-- Opening Marker --

==> src/kalman_filter_pos_vel_3axis_core_defines.svh <==
// Assertion macros for the three-axis Kalman filter core.
`ifndef KALMAN_FILTER_POS_VEL_3AXIS_CORE_DEFINES_SVH
`define KALMAN_FILTER_POS_VEL_3AXIS_CORE_DEFINES_SVH
`ifndef SYNTHESIS
`define KFPV_ASSERT_IMPLY(label, ante, cons) \
    label: assert property (@(posedge clk) disable iff (!rst_n) (ante) |-> (cons)) \
        else $error("kfpv assertion failed");
`define KFPV_ASSERT_NEXT(label, ante, cons) \
    label: assert property (@(posedge clk) disable iff (!rst_n) (ante) |=> (cons)) \
        else $error("kfpv assertion failed");
`else
`define KFPV_ASSERT_IMPLY(label, ante, cons)
`define KFPV_ASSERT_NEXT(label, ante, cons)
`endif
`endif

==> src/kfpv_pkg.sv <==
// Package: types, constants and microcode for the Kalman filter core.
`default_nettype none
package kfpv_pkg;

    localparam int FRAC_BITS  = 16;
    localparam int AXES       = 3;
    localparam int AXIS_W     = (AXES > 1) ? $clog2(AXES) : 1;
    localparam int DATA_W     = 32;
    localparam int NREG       = 8;
    localparam int REG_IDX_W  = 3;
    localparam int PADDR_W    = REG_IDX_W + 2;
    localparam int NFIELD     = 10;
    localparam int FIELD_W    = 4;
    localparam int MEM_DEPTH  = NFIELD << AXIS_W;
    localparam int MEM_ADDR_W = FIELD_W + AXIS_W;
    localparam int NSLOT      = 16;
    localparam int SLOT_W     = 4;
    localparam int SRC_W      = 5;
    localparam int PC_W       = 5;
    localparam int DIVD_W     = DATA_W + FRAC_BITS;
    localparam int DIV_CNT_W  = $clog2(DIVD_W);

    typedef logic signed [DATA_W-1:0] q_t;

    localparam q_t Q_MAX     = q_t'(32'sh7FFF_FFFF);
    localparam q_t Q_MIN     = q_t'(32'sh8000_0000);
    localparam q_t Q_ZERO    = q_t'(0);
    localparam q_t Q_ONE     = q_t'(1 << FRAC_BITS);
    localparam q_t Q_HALF    = q_t'(1 << (FRAC_BITS - 1));
    localparam q_t Q_QUARTER = q_t'(1 << (FRAC_BITS - 2));
    localparam logic [DATA_W-1:0] REG_RESET = 32'd65536;

    localparam logic [REG_IDX_W-1:0] REG_Q0       = 3'd0;
    localparam logic [REG_IDX_W-1:0] REG_R0       = 3'd3;
    localparam logic [REG_IDX_W-1:0] REG_INIT_POS = 3'd6;
    localparam logic [REG_IDX_W-1:0] REG_INIT_VEL = 3'd7;

    typedef enum logic [1:0] {
        OPC_PREDICT = 2'd0,
        OPC_UPDATE  = 2'd1,
        OPC_SKIP    = 2'd2,
        OPC_NOP     = 2'd3
    } opcode_t;

    typedef enum logic [FIELD_W-1:0] {
        F_POS, F_VEL, F_PPOS, F_PVEL, F_CPOS, F_CCRS, F_CVEL, F_PCPOS, F_PCCRS, F_PCVEL
    } field_t;

    // operand codes: slots 0..15 (state fields then temps), then inputs and constants
    typedef enum logic [SRC_W-1:0] {
        SRC_POS, SRC_VEL, SRC_PPOS, SRC_PVEL, SRC_CPOS, SRC_CCRS, SRC_CVEL,
        SRC_PCPOS, SRC_PCCRS, SRC_PCVEL,
        SRC_T0, SRC_T1, SRC_T2, SRC_T3, SRC_T4, SRC_T5,
        SRC_TIME, SRC_ACC, SRC_MEAS, SRC_QN, SRC_RN,
        SRC_ONE, SRC_HALF, SRC_QUARTER, SRC_ZERO
    } src_t;

    typedef enum logic [1:0] {ALU_ADD, ALU_SUB, ALU_MUL, ALU_DIV} alu_op_t;

    typedef struct packed {
        alu_op_t op;
        src_t    dst;
        src_t    a;
        src_t    b;
    } uop_t;

    typedef struct packed {
        logic pos_var;
        logic vel_var;
    } cfg_evt_t;

    typedef enum logic [2:0] {
        SEQ_IDLE, SEQ_LOAD, SEQ_OPRD, SEQ_ISSUE, SEQ_WAIT, SEQ_WB, SEQ_DONE
    } seq_state_t;

    typedef enum logic [1:0] {A_IDLE, A_MULRND, A_DIVRUN, A_DIVFIN} alu_state_t;

    function automatic q_t clamp_u(input logic [DATA_W-1:0] v);
        return v[DATA_W-1] ? Q_MAX : q_t'(v);
    endfunction

    function automatic uop_t mk(input alu_op_t op, input src_t d, input src_t a, input src_t b);
        return uop_t'{op, d, a, b};
    endfunction

    function automatic uop_t predict_uop(input logic [PC_W-1:0] pc);
        uop_t u;
        case (pc)
            5'd0:    u = mk(ALU_MUL, SRC_T0, SRC_TIME, SRC_TIME);   // t2
            5'd1:    u = mk(ALU_MUL, SRC_T1, SRC_T0, SRC_TIME);     // t3
            5'd2:    u = mk(ALU_MUL, SRC_T2, SRC_T0, SRC_T0);       // t4
            5'd3:    u = mk(ALU_MUL, SRC_T3, SRC_TIME, SRC_CCRS);   // t*Pc
            5'd4:    u = mk(ALU_MUL, SRC_T4, SRC_TIME, SRC_VEL);
            5'd5:    u = mk(ALU_ADD, SRC_T4, SRC_POS, SRC_T4);
            5'd6:    u = mk(ALU_MUL, SRC_T5, SRC_T0, SRC_ACC);
            5'd7:    u = mk(ALU_MUL, SRC_T5, SRC_T5, SRC_HALF);
            5'd8:    u = mk(ALU_ADD, SRC_PPOS, SRC_T4, SRC_T5);
            5'd9:    u = mk(ALU_MUL, SRC_T4, SRC_TIME, SRC_ACC);
            5'd10:   u = mk(ALU_ADD, SRC_PVEL, SRC_VEL, SRC_T4);
            5'd11:   u = mk(ALU_ADD, SRC_T4, SRC_CPOS, SRC_T3);
            5'd12:   u = mk(ALU_ADD, SRC_T4, SRC_T4, SRC_T3);
            5'd13:   u = mk(ALU_MUL, SRC_T5, SRC_T0, SRC_CVEL);
            5'd14:   u = mk(ALU_ADD, SRC_T4, SRC_T4, SRC_T5);
            5'd15:   u = mk(ALU_MUL, SRC_T5, SRC_T2, SRC_QUARTER);
            5'd16:   u = mk(ALU_MUL, SRC_T5, SRC_T5, SRC_QN);
            5'd17:   u = mk(ALU_ADD, SRC_PCPOS, SRC_T4, SRC_T5);
            5'd18:   u = mk(ALU_MUL, SRC_T4, SRC_TIME, SRC_CVEL);
            5'd19:   u = mk(ALU_ADD, SRC_T4, SRC_CCRS, SRC_T4);
            5'd20:   u = mk(ALU_MUL, SRC_T5, SRC_T1, SRC_HALF);
            5'd21:   u = mk(ALU_MUL, SRC_T5, SRC_T5, SRC_QN);
            5'd22:   u = mk(ALU_ADD, SRC_PCCRS, SRC_T4, SRC_T5);
            5'd23:   u = mk(ALU_MUL, SRC_T4, SRC_T0, SRC_QN);
            5'd24:   u = mk(ALU_ADD, SRC_PCVEL, SRC_CVEL, SRC_T4);
            default: u = mk(ALU_ADD, SRC_T0, SRC_ZERO, SRC_ZERO);
        endcase
        return u;
    endfunction

    function automatic uop_t update_uop(input logic [PC_W-1:0] pc);
        uop_t u;
        case (pc)
            5'd0:    u = mk(ALU_ADD, SRC_T0, SRC_PCPOS, SRC_RN);    // s
            5'd1:    u = mk(ALU_DIV, SRC_T1, SRC_PCPOS, SRC_T0);    // kx
            5'd2:    u = mk(ALU_DIV, SRC_T2, SRC_PCCRS, SRC_T0);    // ky
            5'd3:    u = mk(ALU_SUB, SRC_T3, SRC_MEAS, SRC_PPOS);   // innovation
            5'd4:    u = mk(ALU_MUL, SRC_T4, SRC_T1, SRC_T3);
            5'd5:    u = mk(ALU_ADD, SRC_POS, SRC_PPOS, SRC_T4);
            5'd6:    u = mk(ALU_MUL, SRC_T4, SRC_T2, SRC_T3);
            5'd7:    u = mk(ALU_ADD, SRC_VEL, SRC_PVEL, SRC_T4);
            5'd8:    u = mk(ALU_SUB, SRC_T3, SRC_ONE, SRC_T1);      // m = 1 - kx
            5'd9:    u = mk(ALU_MUL, SRC_T4, SRC_T3, SRC_T3);
            5'd10:   u = mk(ALU_MUL, SRC_T4, SRC_T4, SRC_PCPOS);
            5'd11:   u = mk(ALU_MUL, SRC_T5, SRC_T1, SRC_T1);
            5'd12:   u = mk(ALU_MUL, SRC_T5, SRC_T5, SRC_RN);
            5'd13:   u = mk(ALU_ADD, SRC_CPOS, SRC_T4, SRC_T5);
            5'd14:   u = mk(ALU_MUL, SRC_T4, SRC_T2, SRC_PCPOS);
            5'd15:   u = mk(ALU_SUB, SRC_T4, SRC_PCCRS, SRC_T4);
            5'd16:   u = mk(ALU_MUL, SRC_T4, SRC_T3, SRC_T4);
            5'd17:   u = mk(ALU_MUL, SRC_T5, SRC_T1, SRC_T2);
            5'd18:   u = mk(ALU_MUL, SRC_T5, SRC_T5, SRC_RN);
            5'd19:   u = mk(ALU_ADD, SRC_CCRS, SRC_T4, SRC_T5);
            5'd20:   u = mk(ALU_MUL, SRC_T0, SRC_T2, SRC_T2);       // ky*ky
            5'd21:   u = mk(ALU_MUL, SRC_T1, SRC_T2, SRC_PCCRS);    // ky*Pc
            5'd22:   u = mk(ALU_MUL, SRC_T4, SRC_T0, SRC_PCPOS);
            5'd23:   u = mk(ALU_ADD, SRC_T5, SRC_T1, SRC_T1);
            5'd24:   u = mk(ALU_SUB, SRC_T4, SRC_T4, SRC_T5);
            5'd25:   u = mk(ALU_ADD, SRC_T4, SRC_T4, SRC_PCVEL);
            5'd26:   u = mk(ALU_MUL, SRC_T5, SRC_T0, SRC_RN);
            5'd27:   u = mk(ALU_ADD, SRC_CVEL, SRC_T4, SRC_T5);
            default: u = mk(ALU_ADD, SRC_T0, SRC_ZERO, SRC_ZERO);
        endcase
        return u;
    endfunction

    function automatic uop_t skip_uop(input logic [PC_W-1:0] pc);
        uop_t u;
        case (pc)
            5'd0:    u = mk(ALU_ADD, SRC_POS, SRC_PPOS, SRC_ZERO);
            5'd1:    u = mk(ALU_ADD, SRC_VEL, SRC_PVEL, SRC_ZERO);
            5'd2:    u = mk(ALU_ADD, SRC_CPOS, SRC_PCPOS, SRC_ZERO);
            5'd3:    u = mk(ALU_ADD, SRC_CCRS, SRC_PCCRS, SRC_ZERO);
            5'd4:    u = mk(ALU_ADD, SRC_CVEL, SRC_PCVEL, SRC_ZERO);
            default: u = mk(ALU_ADD, SRC_T0, SRC_ZERO, SRC_ZERO);
        endcase
        return u;
    endfunction

    function automatic uop_t prog_uop(input opcode_t opc, input logic [PC_W-1:0] pc);
        uop_t u;
        case (opc)
            OPC_PREDICT: u = predict_uop(pc);
            OPC_UPDATE:  u = update_uop(pc);
            default:     u = skip_uop(pc);
        endcase
        return u;
    endfunction

    function automatic logic [PC_W-1:0] prog_len(input opcode_t opc);
        logic [PC_W-1:0] n;
        case (opc)
            OPC_PREDICT: n = 5'd25;
            OPC_UPDATE:  n = 5'd28;
            OPC_SKIP:    n = 5'd5;
            default:     n = 5'd0;
        endcase
        return n;
    endfunction

endpackage
`default_nettype wire

==> src/kfpv_alu.sv <==
// Shared arithmetic unit: saturating add/sub, rounded Q multiply, iterative Q divide.
`default_nettype none
module kfpv_alu (
    input  wire logic               clk,
    input  wire logic               rst_n,
    input  wire logic               start,
    input  wire kfpv_pkg::alu_op_t  op,
    input  wire kfpv_pkg::q_t       a,
    input  wire kfpv_pkg::q_t       b,
    output logic                    done,
    output kfpv_pkg::q_t            result
);
    kfpv_pkg::alu_state_t state_reg, state_next;
    logic                 done_reg;
    kfpv_pkg::q_t         result_reg;
    logic signed [2*kfpv_pkg::DATA_W-1:0] prod_reg;
    logic [kfpv_pkg::DIVD_W-1:0]   quo_reg;
    logic [kfpv_pkg::DATA_W-1:0]   rem_reg;
    logic [kfpv_pkg::DATA_W-1:0]   div_reg;
    logic                          neg_reg;
    logic [kfpv_pkg::DIV_CNT_W-1:0] cnt_reg;

    logic signed [kfpv_pkg::DATA_W:0]     sum;
    logic signed [2*kfpv_pkg::DATA_W-1:0] rnd;
    logic [kfpv_pkg::DATA_W-1:0]          mag;
    logic [kfpv_pkg::DATA_W-1:0]          trial;
    logic                                 fits;
    kfpv_pkg::q_t                         sum_sat, mul_sat, div_sat;

    always_comb
    begin
        sum = (op == kfpv_pkg::ALU_SUB) ? ({a[31], a} - {b[31], b}) : ({a[31], a} + {b[31], b});
        if (sum[kfpv_pkg::DATA_W] != sum[kfpv_pkg::DATA_W-1])
        begin
            sum_sat = sum[kfpv_pkg::DATA_W] ? kfpv_pkg::Q_MIN : kfpv_pkg::Q_MAX;
        end
        else
        begin
            sum_sat = kfpv_pkg::q_t'(sum[kfpv_pkg::DATA_W-1:0]);
        end

        // round half up then floor shift
        rnd = (prod_reg + (64'sd1 <<< (kfpv_pkg::FRAC_BITS - 1))) >>> kfpv_pkg::FRAC_BITS;
        if (rnd > 64'sd2147483647)
        begin
            mul_sat = kfpv_pkg::Q_MAX;
        end
        else if (rnd < -64'sd2147483648)
        begin
            mul_sat = kfpv_pkg::Q_MIN;
        end
        else
        begin
            mul_sat = kfpv_pkg::q_t'(rnd[kfpv_pkg::DATA_W-1:0]);
        end

        mag   = a[kfpv_pkg::DATA_W-1] ? (32'd0 - a) : a;
        trial = {rem_reg[kfpv_pkg::DATA_W-2:0], quo_reg[kfpv_pkg::DIVD_W-1]};

        // quotient magnitude to signed with saturation
        if (neg_reg)
        begin
            fits    = (quo_reg <= kfpv_pkg::DIVD_W'(33'h1_0000_0000 >> 1));
            div_sat = fits ? kfpv_pkg::q_t'(32'd0 - quo_reg[kfpv_pkg::DATA_W-1:0])
                           : kfpv_pkg::Q_MIN;
        end
        else
        begin
            fits    = (quo_reg <= kfpv_pkg::DIVD_W'(32'h7FFF_FFFF));
            div_sat = fits ? kfpv_pkg::q_t'(quo_reg[kfpv_pkg::DATA_W-1:0]) : kfpv_pkg::Q_MAX;
        end

        state_next = state_reg;
        case (state_reg)
            kfpv_pkg::A_IDLE:
            begin
                if (start && op == kfpv_pkg::ALU_MUL)
                begin
                    state_next = kfpv_pkg::A_MULRND;
                end
                else if (start && op == kfpv_pkg::ALU_DIV && b > kfpv_pkg::Q_ZERO)
                begin
                    state_next = kfpv_pkg::A_DIVRUN;
                end
            end
            kfpv_pkg::A_MULRND: state_next = kfpv_pkg::A_IDLE;
            kfpv_pkg::A_DIVRUN:
            begin
                if (cnt_reg == '0)
                begin
                    state_next = kfpv_pkg::A_DIVFIN;
                end
            end
            kfpv_pkg::A_DIVFIN: state_next = kfpv_pkg::A_IDLE;
            default:            state_next = kfpv_pkg::A_IDLE;
        endcase
    end

    always_ff @(posedge clk or negedge rst_n)
    begin
        if (!rst_n)
        begin
            state_reg <= kfpv_pkg::A_IDLE;
            done_reg  <= 1'b0;
        end
        else
        begin
            state_reg <= state_next;
            done_reg  <= 1'b0;
            case (state_reg)
                kfpv_pkg::A_IDLE:
                begin
                    if (start && (op == kfpv_pkg::ALU_ADD || op == kfpv_pkg::ALU_SUB ||
                                  (op == kfpv_pkg::ALU_DIV && b <= kfpv_pkg::Q_ZERO)))
                    begin
                        done_reg <= 1'b1;
                    end
                end
                kfpv_pkg::A_MULRND: done_reg <= 1'b1;
                kfpv_pkg::A_DIVFIN: done_reg <= 1'b1;
                default:            done_reg <= 1'b0;
            endcase
        end
    end

    always_ff @(posedge clk)
    begin
        case (state_reg)
            kfpv_pkg::A_IDLE:
            begin
                if (start)
                begin
                    case (op)
                        kfpv_pkg::ALU_MUL: prod_reg <= a * b;
                        kfpv_pkg::ALU_DIV:
                        begin
                            result_reg <= kfpv_pkg::Q_ZERO;
                            neg_reg    <= a[kfpv_pkg::DATA_W-1];
                            quo_reg    <= {mag, kfpv_pkg::FRAC_BITS'(0)};
                            rem_reg    <= '0;
                            div_reg    <= b;
                            cnt_reg    <= kfpv_pkg::DIV_CNT_W'(kfpv_pkg::DIVD_W - 1);
                        end
                        default: result_reg <= sum_sat;
                    endcase
                end
            end
            kfpv_pkg::A_MULRND: result_reg <= mul_sat;
            kfpv_pkg::A_DIVRUN:
            begin
                cnt_reg <= cnt_reg - 1'b1;
                if (trial >= div_reg)
                begin
                    rem_reg <= trial - div_reg;
                    quo_reg <= {quo_reg[kfpv_pkg::DIVD_W-2:0], 1'b1};
                end
                else
                begin
                    rem_reg <= trial;
                    quo_reg <= {quo_reg[kfpv_pkg::DIVD_W-2:0], 1'b0};
                end
            end
            kfpv_pkg::A_DIVFIN: result_reg <= div_sat;
            default:            result_reg <= result_reg;
        endcase
    end

    assign done   = done_reg;
    assign result = result_reg;
endmodule
`default_nettype wire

-- Closing Marker --

• Work order: Copy out each line of the data above, exactly, if it lies between the line holding "localparam int NREG" and the line holding "localparam int DIVD_W", inclusive; copy no other line.

• Exercise result:
    localparam int NREG       = 8;
    localparam int REG_IDX_W  = 3;
    localparam int PADDR_W    = REG_IDX_W + 2;
    localparam int NFIELD     = 10;
    localparam int FIELD_W    = 4;
    localparam int MEM_DEPTH  = NFIELD << AXIS_W;
    localparam int MEM_ADDR_W = FIELD_W + AXIS_W;
    localparam int NSLOT      = 16;
    localparam int SLOT_W     = 4;
    localparam int SRC_W      = 5;
    localparam int PC_W       = 5;
    localparam int DIVD_W     = DATA_W + FRAC_BITS;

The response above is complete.